High frequency of mitochondrial DNA mutations in glioblastoma multiforme identified by direct sequence comparison to blood samples.

In an earlier study, we showed that heteroplasmy in the mitochondrial genome of gliomas sometimes occurs in a D-loop polycytosine tract. We extended this study by pairwise comparisons between glioma samples and adjacent brain tissue of 55 patients (50 glioblastomas, 1 astrocytoma WHO grade III, 4 astrocytomas WHO grade II). We used a combination of laser microdissection and PCR to detect and quantify variations in the polycytosine tract.
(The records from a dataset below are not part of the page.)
`src/rtl/mcell_pkg.sv`:
```
package mcell_pkg;

    typedef enum logic [1:0] {
        FF_D  = 2'b00,
        FF_T  = 2'b01,
        FF_JK = 2'b10,
        FF_SR = 2'b11
    } ff_kind_e;

    typedef struct packed {
        ff_kind_e kind;
        logic     ext_clk_sel;
        logic     invert;
        logic     registered;
    } mcell_mode_t;

endpackage

```
`src/rtl/mcell_sum.sv`:
```
module mcell_sum #(
    parameter int N_NATIVE = 3,
    parameter int N_BORROW = 6
) (
    input  logic [N_NATIVE-1:0] native_i,
    input  logic [N_BORROW-1:0] borrow_i,
    input  logic [N_BORROW-1:0] grant_i,
    input  logic                invert_i,
    output logic                sum_o
);
    localparam int N_TERMS = N_NATIVE + N_BORROW;

    logic [N_TERMS-1:0] terms;

    generate
        for (genvar g = 0; g < N_NATIVE; g++) begin : g_native
            assign terms[g] = native_i[g];
        end
        for (genvar g = 0; g < N_BORROW; g++) begin : g_borrow
            assign terms[N_NATIVE+g] = borrow_i[g] & grant_i[g];
        end
    endgenerate

    always_comb begin
        sum_o = (|terms) ^ invert_i;
    end
endmodule

```
`src/rtl/mcell_clkedge.sv`:
```
module mcell_clkedge (
    input  logic clk_i,
    input  logic rst_ni,
    input  logic sel_ext_i,
    input  logic ext_clk_i,
    input  logic pt_clk_i,
    output logic edge_o
);
    typedef struct packed {
        logic prev;
    } edge_state_t;

    edge_state_t st_d, st_q;
    logic        chosen;

    always_comb begin
        chosen  = sel_ext_i ? ext_clk_i : pt_clk_i;
        edge_o  = chosen & ~st_q.prev;
        st_d    = st_q;
        st_d.prev = chosen;
    end

    always_ff @(posedge clk_i or negedge rst_ni) begin
        if (!rst_ni) begin
            st_q.prev <= 1'b1;
        end else begin
            st_q <= st_d;
        end
    end
endmodule

```
`src/rtl/mcell_store.sv`:
```
module mcell_store
    import mcell_pkg::*;
(
    input  logic     clk_i,
    input  logic     rst_ni,
    input  ff_kind_e kind_i,
    input  logic     edge_i,
    input  logic     a_i,
    input  logic     b_i,
    input  logic     preset_i,
    input  logic     clear_i,
    output logic     q_o
);
    typedef struct packed {
        logic bit_v;
    } store_state_t;

    store_state_t st_d, st_q;
    logic         nxt;

    always_comb begin
        unique case (kind_i)
            FF_D:    nxt = a_i;
            FF_T:    nxt = st_q.bit_v ^ a_i;
            FF_JK: begin
                unique case ({a_i, b_i})
                    2'b00:   nxt = st_q.bit_v;
                    2'b10:   nxt = 1'b1;
                    2'b01:   nxt = 1'b0;
                    default: nxt = ~st_q.bit_v;
                endcase
            end
            default: begin
                unique case ({a_i, b_i})
                    2'b10:   nxt = 1'b1;
                    2'b01:   nxt = 1'b0;
                    default: nxt = st_q.bit_v;
                endcase
            end
        endcase

        st_d = st_q;
        if (clear_i) begin
            st_d.bit_v = 1'b0;
        end else if (preset_i) begin
            st_d.bit_v = 1'b1;
        end else if (edge_i) begin
            st_d.bit_v = nxt;
        end

        if (clear_i) begin
            q_o = 1'b0;
        end else if (preset_i) begin
            q_o = 1'b1;
        end else begin
            q_o = st_q.bit_v;
        end
    end

    always_ff @(posedge clk_i or negedge rst_ni) begin
        if (!rst_ni) begin
            st_q.bit_v <= 1'b0;
        end else begin
            st_q <= st_d;
        end
    end
endmodule

```
`src/rtl/mcell_top.sv`:
```
module mcell_top
    import mcell_pkg::*;
#(
    parameter int N_NATIVE = 3,
    parameter int N_BORROW = 6,
    parameter int N_AUX    = 2
) (
    input  logic                clk_i,
    input  logic                rst_ni,
    input  logic [1:0]          cfg_kind_i,
    input  logic                cfg_ext_clk_i,
    input  logic                cfg_invert_i,
    input  logic                cfg_registered_i,
    input  logic [N_BORROW-1:0] cfg_grant_i,
    input  logic                ext_clk_i,
    input  logic                pt_clk_i,
    input  logic [N_NATIVE-1:0] native_pt_i,
    input  logic [N_BORROW-1:0] borrow_pt_i,
    input  logic [N_AUX-1:0]    aux_pt_i,
    input  logic                preset_pt_i,
    input  logic [1:0]          clear_pt_i,
    output logic                pin_o,
    output logic                fb_o
);
    typedef struct packed {
        mcell_mode_t         mode;
        logic [N_BORROW-1:0] grant;
    } cfg_state_t;

    cfg_state_t  cfg_d, cfg_q;
    mcell_mode_t mode_q;
    logic        sum_pol;
    logic        aux_any;
    logic        clear_any;
    logic        clk_edge;
    logic        reg_q;

    always_comb begin
        cfg_d = cfg_q;
        if (!rst_ni) begin
            cfg_d.mode.kind        = ff_kind_e'(cfg_kind_i);
            cfg_d.mode.ext_clk_sel = cfg_ext_clk_i;
            cfg_d.mode.invert      = cfg_invert_i;
            cfg_d.mode.registered  = cfg_registered_i;
            cfg_d.grant            = cfg_grant_i;
        end
    end

    always_ff @(posedge clk_i) begin
        cfg_q <= cfg_d;
    end

    assign mode_q    = cfg_q.mode;
    assign aux_any   = |aux_pt_i;
    assign clear_any = |clear_pt_i;

    mcell_sum #(
        .N_NATIVE(N_NATIVE),
        .N_BORROW(N_BORROW)
    ) u_sum (
        .native_i (native_pt_i),
        .borrow_i (borrow_pt_i),
        .grant_i  (cfg_q.grant),
        .invert_i (mode_q.invert),
        .sum_o    (sum_pol)
    );

    mcell_clkedge u_edge (
        .clk_i     (clk_i),
        .rst_ni    (rst_ni),
        .sel_ext_i (mode_q.ext_clk_sel),
        .ext_clk_i (ext_clk_i),
        .pt_clk_i  (pt_clk_i),
        .edge_o    (clk_edge)
    );

    mcell_store u_store (
        .clk_i    (clk_i),
        .rst_ni   (rst_ni),
        .kind_i   (mode_q.kind),
        .edge_i   (clk_edge),
        .a_i      (sum_pol),
        .b_i      (aux_any),
        .preset_i (preset_pt_i),
        .clear_i  (clear_any),
        .q_o      (reg_q)
    );

    always_comb begin
        pin_o = mode_q.registered ? reg_q : sum_pol;
        fb_o  = pin_o;
    end
endmodule

```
New length variants undetectable in the adjacent brain tissue were observed in 5 glioblastomas (9%). In 2 of these cases, samples from a lower tumor stage (WHO grade II) could be analyzed and revealed the early occurrence of these mutations in both cases. Since the mitochondrial D-loop contains additional repeats and highly polymorphic non-coding sequences, we compared 17 glioblastomas with the corresponding blood samples of the same patients by direct sequencing of the complete D-loop. In 6 of these tumors (35%), instability was detected in 1 or 2 of 3 repeat regions; in 1 of these repeats, the instability was linked to a germline T-to-C transition. Furthermore, of 2 tumors (12%) 1 carried 1 and the other 9 additional transitions. In the latter patient, 6.7 kb of the protein coding mtDNA sequence were analyzed. Six silent transitions and 2 missense mutations (transitions) were found. All base substitutions appeared to be homoplasmic upon sequencing, and 89% occurred at known polymorphic sites in humans. Our data suggest that the same mechanisms that generate inherited mtDNA polymorphisms are strongly enhanced in gliomas and produce somatic mutations.